An efficient X-ray radiography image analysis algorithm is developed for defect detection in submerged arc welding and segmentation. The raw X-ray image is pre-processed to remove impulsive noise, enhance greyscale contrast and segment the regions of interest (ROI) where the welding images are located. A density-based spatial clustering method is then applied to detect and segment suspicious defect regions (SDRs) within the ROIs. These SDRs will then be normalised in size. An important assumption is that since the shapes of the SDRs are rather similar, a given SDR may be represented by a linear combination of very few model SDRs. In other words, if a dictionary of model defect images and noise images is provided, a given defect should then be better represented by the linear combination of true defect images rather than noisy images. A sparse vector representation is thus sought by performing l(0), l(1), and l(2) norm minimisation.
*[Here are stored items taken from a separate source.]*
==> config.mk <==
export PLATFORM = sky130hd
export DESIGN_NAME = mesm6_prefetch
export DESIGN_NICKNAME = d
export VERILOG_FILES = /design/src/rtl/mesm6_pkg.sv /design/src/rtl/mesm6_fifo_tagged.sv /design/src/rtl/mesm6_prefetch.sv
export SDC_FILE = /design/constraint.sdc
export NUM_CORES = 1
export LEC_CHECK = 0
export CELL_PAD_IN_SITES_DETAIL_PLACEMENT = 1
export CELL_PAD_IN_SITES_GLOBAL_PLACEMENT = 1
export CORE_MARGIN = 4
export CORE_UTILIZATION = 45
export CTS_BUF_LIST = sky130_fd_sc_hd__clkbuf_4 sky130_fd_sc_hd__clkbuf_8
export DETAILED_ROUTE_END_ITERATION = 12
export PLACE_DENSITY = 0.82
export SETUP_SLACK_MARGIN = 0.4
export SYNTH_ARGS = -nofsm -noshare
export SYNTH_HDL_FRONTEND = slang
export SYNTH_SLANG_ARGS = --single-unit
export TNS_END_PERCENT = 50
==> constraint.sdc <==
create_clock -name clk -period 3.4 [get_ports clk]
set_input_delay 0.51 -clock clk [delete_from_list [all_inputs] [get_ports clk]]
set_output_delay 0.51 -clock clk [all_outputs]
set_load 0.1 [all_outputs]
Finally, the sparse representations of the defect part and noisy part are compared in the context of a maximum likelihood ratio test, which leads to the final classification. Tested with 400 X-ray radiographic images obtained from a factory production line, the proposed algorithm achieves a sensitivity of 99% (198/200) and a specificity of 98% (196/200). Compared to previously reported radiographic image analysis algorithms, the proposed algorithm is robust, efficient and readily applicable to real-world applications.